Finding the ’Enhancers’
Risma has developed a unique assay to measure the killing function of cytotoxic lymphocytes. Using a high-throughput screen, she hopes to evaluate thousands of small-molecule compounds to see which might best serve to boost the lymphocytes’ killing capacity.
She will first screen FDA-approved compounds, using the resources of the University of Cincinnati’s Drug Discovery Center. She will then look for similar compounds in the Center’s library, which contains 300,000 pharmaceutical-quality compounds used by researchers nation-wide to hunt for potential treatments.
“My hope is that we will find compounds that are orally bioavailable and will have an impact on cytotoxic cells,” Risma says.
Collaboration with Great Ormond Street
Jordan, Risma and Punam Malik, MD, at Cincinnati Children’s, have also teamed with colleagues at London’s Great Ormond Street Hospital for a study of perforin gene replacement therapy to treat HLH.

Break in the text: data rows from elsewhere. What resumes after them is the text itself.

### config.mk
export PLATFORM = sky130hd
export DESIGN_NAME = cache_maint_seq
export DESIGN_NICKNAME = d
export VERILOG_FILES = /design/src/rtl/cache_maint_seq.sv
export SDC_FILE = /design/constraint.sdc
export NUM_CORES = 1
export LEC_CHECK = 0
export CORE_ASPECT_RATIO = 1.75
export CORE_MARGIN = 2
export CORE_UTILIZATION = 60
export DETAILED_ROUTE_END_ITERATION = 16
export GPL_TIMING_DRIVEN = 0
export PLACE_DENSITY = 0.86
export SETUP_SLACK_MARGIN = 0.3
export SLEW_MARGIN = 10
export SYNTH_ARGS = -nofsm -noshare
export SYNTH_HDL_FRONTEND = slang
export SYNTH_SLANG_ARGS = --single-unit
### constraint.sdc
create_clock -name clk -period 3.5 [get_ports clk]
set_input_delay 0.525 -clock clk [delete_from_list [all_inputs] [get_ports clk]]
set_output_delay 0.525 -clock clk [all_outputs]
set_load 0.05 [all_outputs]
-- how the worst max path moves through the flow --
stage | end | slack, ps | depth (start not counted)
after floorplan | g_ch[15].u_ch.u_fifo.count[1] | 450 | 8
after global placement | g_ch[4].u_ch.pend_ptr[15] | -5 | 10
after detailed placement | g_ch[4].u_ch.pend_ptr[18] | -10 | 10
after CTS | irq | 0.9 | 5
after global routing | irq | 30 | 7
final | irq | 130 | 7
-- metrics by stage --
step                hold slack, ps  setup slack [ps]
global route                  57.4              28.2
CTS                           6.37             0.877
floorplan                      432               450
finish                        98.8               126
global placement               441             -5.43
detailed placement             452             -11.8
--- src/rtl/sfc_pkg.sv ---
package sfc_pkg;
  // receive pair tracker: which first code is being held
  typedef enum logic [1:0] {
    SEQ_IDLE = 2'd0,
    SEQ_ON1  = 2'd1,
    SEQ_OFF1 = 2'd2
  } seq_t;

  // insert sequencer
  typedef enum logic [1:0] {
    INS_IDLE   = 2'd0,
    INS_FIRST  = 2'd1,
    INS_SECOND = 2'd2
  } ins_t;

  localparam int MIN_WORD_BITS = 5;
endpackage
## src/rtl/quad_core_pkg.sv

```systemverilog
// Shared definitions for the four-register core: field positions, opcodes
// and the decoded-instruction record. Assumes a fixed 32-bit instruction.
package quad_core_pkg;

    localparam int INSTR_W = 32;
    localparam int OPC_LSB = 28;
    localparam int RA_LSB  = 26;
    localparam int RB_LSB  = 24;
    localparam int K_W     = 16;

    typedef enum logic [3:0] {
        OP_LDI = 4'd0,
        OP_MOV = 4'd1,
        OP_ST  = 4'd2,
        OP_LD  = 4'd3,
        OP_ADD = 4'd4,
        OP_SUB = 4'd5,
        OP_BEQ = 4'd6,
        OP_JMP = 4'd7,
        OP_RET = 4'd8,
        OP_SYS = 4'd9
    } opcode_e;

    localparam logic [3:0]     LAST_OPC    = 4'd9;
    localparam logic [K_W-1:0] SYS_EMIT_R0 = 16'd3;

    typedef struct packed {
        opcode_e        op;
        logic           bad;
        logic [1:0]     ra;
        logic [1:0]     rb;
        logic [K_W-1:0] k;
    } dec_t;

endpackage

```

## src/rtl/qc_imem.sv

```systemverilog
// Instruction store: one synchronous write port for the host and one
// combinational read port for fetch. Contents have no reset.
module qc_imem #(
    parameter int AW = 6,
    parameter int DW = 32
) (
    input  logic          clk,
    input  logic          we,
    input  logic [AW-1:0] waddr,
    input  logic [DW-1:0] wdata,
    input  logic [AW-1:0] raddr,
    output logic [DW-1:0] rdata
);
    localparam int DEPTH = 1 << AW;

    logic [DW-1:0] mem [DEPTH];

    // Host write of one instruction word.
    always_ff @(posedge clk) begin
        if (we) mem[waddr] <= wdata;
    end

    // Fetch read, same cycle.
    assign rdata = mem[raddr];
endmodule

```

## src/rtl/qc_decode.sv

```systemverilog
// Instruction decoder: splits the word into fields and flags encodings
// outside the defined set (unknown opcode or unsupported call code).
module qc_decode
    import quad_core_pkg::*;
(
    input  logic [INSTR_W-1:0] instr,
    output dec_t               dec
);
    logic [3:0] opc_raw;
    logic       unused_spare;

    assign opc_raw      = instr[OPC_LSB +: 4];
    assign unused_spare = ^instr[23:16];

    // Field extraction and legality check.
    always_comb begin
        dec.op  = opcode_e'(opc_raw);
        dec.ra  = instr[RA_LSB +: 2];
        dec.rb  = instr[RB_LSB +: 2];
        dec.k   = instr[K_W-1:0];
        dec.bad = (opc_raw > LAST_OPC) ||
                  ((opc_raw == OP_SYS) && (instr[K_W-1:0] != SYS_EMIT_R0));
    end
endmodule

```

## src/rtl/qc_regfile.sv

```systemverilog
// General register file: two indexed read ports, a fixed read of
// register 0 for the output call, one write port; cleared by reset.
module qc_regfile #(
    parameter int NREG = 4,
    parameter int DW   = 32
) (
    input  logic                    clk,
    input  logic                    rst_n,
    input  logic                    we,
    input  logic [$clog2(NREG)-1:0] waddr,
    input  logic [DW-1:0]           wdata,
    input  logic [$clog2(NREG)-1:0] raddr_a,
    input  logic [$clog2(NREG)-1:0] raddr_b,
    output logic [DW-1:0]           rdata_a,
    output logic [DW-1:0]           rdata_b,
    output logic [DW-1:0]           rdata_0
);
    localparam int AW = $clog2(NREG);

    logic [NREG-1:0][DW-1:0] regs_q;
    logic [NREG-1:0]         wen;

    // One write-enable per register.
    for (genvar g = 0; g < NREG; g++) begin : g_wen
        assign wen[g] = we && (waddr == AW'(g));
    end

    // Register update with synchronous clear.
    always_ff @(posedge clk) begin
        for (int i = 0; i < NREG; i++) begin
            if (!rst_n)      regs_q[i] <= '0;
            else if (wen[i]) regs_q[i] <= wdata;
        end
    end

    assign rdata_a = regs_q[raddr_a];
    assign rdata_b = regs_q[raddr_b];
    assign rdata_0 = regs_q[0];
endmodule

```

## src/rtl/qc_dmem.sv

```systemverilog
// Data store: single address, synchronous write and registered read
// (read data is valid the cycle after the address). No reset.
module qc_dmem #(
    parameter int AW = 6,
    parameter int DW = 32
) (
    input  logic          clk,
    input  logic          we,
    input  logic [AW-1:0] addr,
    input  logic [DW-1:0] wdata,
    output logic [DW-1:0] rdata
);
    localparam int DEPTH = 1 << AW;

    logic [DW-1:0] mem [DEPTH];

    // Write and registered read on the same address.
    always_ff @(posedge clk) begin
        if (we) mem[addr] <= wdata;
        rdata <= mem[addr];
    end
endmodule

```

## src/rtl/quad_reg_core.sv

```systemverilog
// Four-register sequencing core. Fetches from the instruction store at
// pc_q, executes one operation per cycle (loads take two), and stops on a
// return or an undefined encoding. Assumes IMEM_AW and DMEM_AW <= 16.
module quad_reg_core
    import quad_core_pkg::*;
#(
    parameter int DATA_W  = 32,
    parameter int IMEM_AW = 6,
    parameter int DMEM_AW = 6
) (
    input  logic               clk,
    input  logic               rst_n,
    input  logic               imem_we,
    input  logic [IMEM_AW-1:0] imem_addr,
    input  logic [31:0]        imem_wdata,
    output logic [DATA_W-1:0]  out_data,
    output logic               out_valid,
    output logic               halted,
    output logic               illegal
);
    localparam int NREG = 4;
    localparam int RAW  = $clog2(NREG);

    logic [IMEM_AW-1:0] pc_q, pc_nxt;
    logic               load_wait_q, halted_q, illegal_q;
    logic [INSTR_W-1:0] instr;
    dec_t               dec;
    logic [DATA_W-1:0]  ra_val, rb_val, r0_val, dm_rdata;
    logic               rf_we, dm_we;
    logic [DATA_W-1:0]  rf_wdata;
    logic               go_ret, go_bad, go_emit, go_load;
    logic               unused_k;

    assign unused_k = ^dec.k;

    qc_imem #(.AW(IMEM_AW), .DW(INSTR_W)) imem_i (
        .clk   (clk),
        .we    (imem_we),
        .waddr (imem_addr),
        .wdata (imem_wdata),
        .raddr (pc_q),
        .rdata (instr)
    );

    qc_decode dec_i (
        .instr (instr),
        .dec   (dec)
    );

    qc_regfile #(.NREG(NREG), .DW(DATA_W)) rf_i (
        .clk     (clk),
        .rst_n   (rst_n),
        .we      (rf_we),
        .waddr   (RAW'(dec.rb)),
        .wdata   (rf_wdata),
        .raddr_a (RAW'(dec.ra)),
        .raddr_b (RAW'(dec.rb)),
        .rdata_a (ra_val),
        .rdata_b (rb_val),
        .rdata_0 (r0_val)
    );

    qc_dmem #(.AW(DMEM_AW), .DW(DATA_W)) dm_i (
        .clk   (clk),
        .we    (dm_we),
        .addr  (dec.k[DMEM_AW-1:0]),
        .wdata (ra_val),
        .rdata (dm_rdata)
    );

    // Execute: register write, store, next index and stop conditions.
    always_comb begin
        rf_we    = 1'b0;
        rf_wdata = ra_val;
        dm_we    = 1'b0;
        pc_nxt   = pc_q + 1'b1;
        go_ret   = 1'b0;
        go_bad   = 1'b0;
        go_emit  = 1'b0;
        go_load  = 1'b0;
        if (halted_q) begin
            pc_nxt = pc_q;
        end else if (load_wait_q) begin
            rf_we    = 1'b1;
            rf_wdata = dm_rdata;
        end else if (dec.bad) begin
            go_bad = 1'b1;
            pc_nxt = pc_q;
        end else begin
            case (dec.op)
                OP_LDI: begin
                    rf_we    = 1'b1;
                    rf_wdata = {{(DATA_W-K_W){1'b0}}, dec.k};
                end
                OP_MOV: begin
                    rf_we    = 1'b1;
                    rf_wdata = ra_val;
                end
                OP_ST:  dm_we = 1'b1;
                OP_LD: begin
                    go_load = 1'b1;
                    pc_nxt  = pc_q;
                end
                OP_ADD: begin
                    rf_we    = 1'b1;
                    rf_wdata = rb_val + ra_val;
                end
                OP_SUB: begin
                    rf_we    = 1'b1;
                    rf_wdata = rb_val - ra_val;
                end
                OP_BEQ: if (ra_val == rb_val) pc_nxt = dec.k[IMEM_AW-1:0];
                OP_JMP: pc_nxt = dec.k[IMEM_AW-1:0];
                OP_RET: begin
                    go_ret = 1'b1;
                    pc_nxt = pc_q;
                end
                OP_SYS: go_emit = 1'b1;
                default: begin
                    go_bad = 1'b1;
                    pc_nxt = pc_q;
                end
            endcase
        end
    end

    // Control state and output registers.
    always_ff @(posedge clk) begin
        if (!rst_n) begin
            pc_q        <= '0;
            load_wait_q <= 1'b0;
            halted_q    <= 1'b0;
            illegal_q   <= 1'b0;
            out_valid   <= 1'b0;
            out_data    <= '0;
        end else begin
            pc_q        <= pc_nxt;
            load_wait_q <= go_load;
            out_valid   <= go_emit;
            if (go_emit) out_data <= r0_val;
            if (go_ret || go_bad) halted_q <= 1'b1;
            if (go_bad) illegal_q <= 1'b1;
        end
    end

    assign halted  = halted_q;
    assign illegal = illegal_q;
endmodule

```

The study will use perforin-deficient mice – a model developed by Jordan during his training – and inject them with healthy stem cells carrying normal perforin genes. The mice will then be infected with a virus that triggers HLH. The goal is to see if the mice begin producing perforin and are protected from getting the disease.
“If the experiment works and the mice are protected, it will be an important step forward in the development of gene therapy for perforin-deficient HLH patients,” Jordan says. “For patients who have no perforin function, there is no way to fix it apart from a bone marrow transplant, which has significant risks. If this is successful, we could fix the perforin deficiency with gene therapy, replacing it in their own cells.”
Getting the vector right
Researchers at Great Ormond Street turned to Cincinnati Children’s because of our experience producing lentiviral vectors for gene therapy and Jordan’s development of the pre-clinical mouse model for HLH. But getting it right is a painstaking process as scientists move their work from in vitro studies, conducted at Great Ormond Street, to an animal model here.
Refining the vector that will carry the perforin gene is especially complicated, says Jordan, because the vector is not a passive transport mechanism – it actually controls how much of the gene product is expressed, and when.
“Getting it controlled in the right cells at a sufficient level that can be modulated by inflammation is the ultimate goal,” Jordan says.
He is optimistic that they will get it right and the animal studies will proceed. And he is cautiously optimistic that the research could lead to a game changer for HLH. But clinical trials remain several years and a great deal of work away.
“We already know that many children with HLH do not survive bone marrow transplant,” he says. “That could change if this works.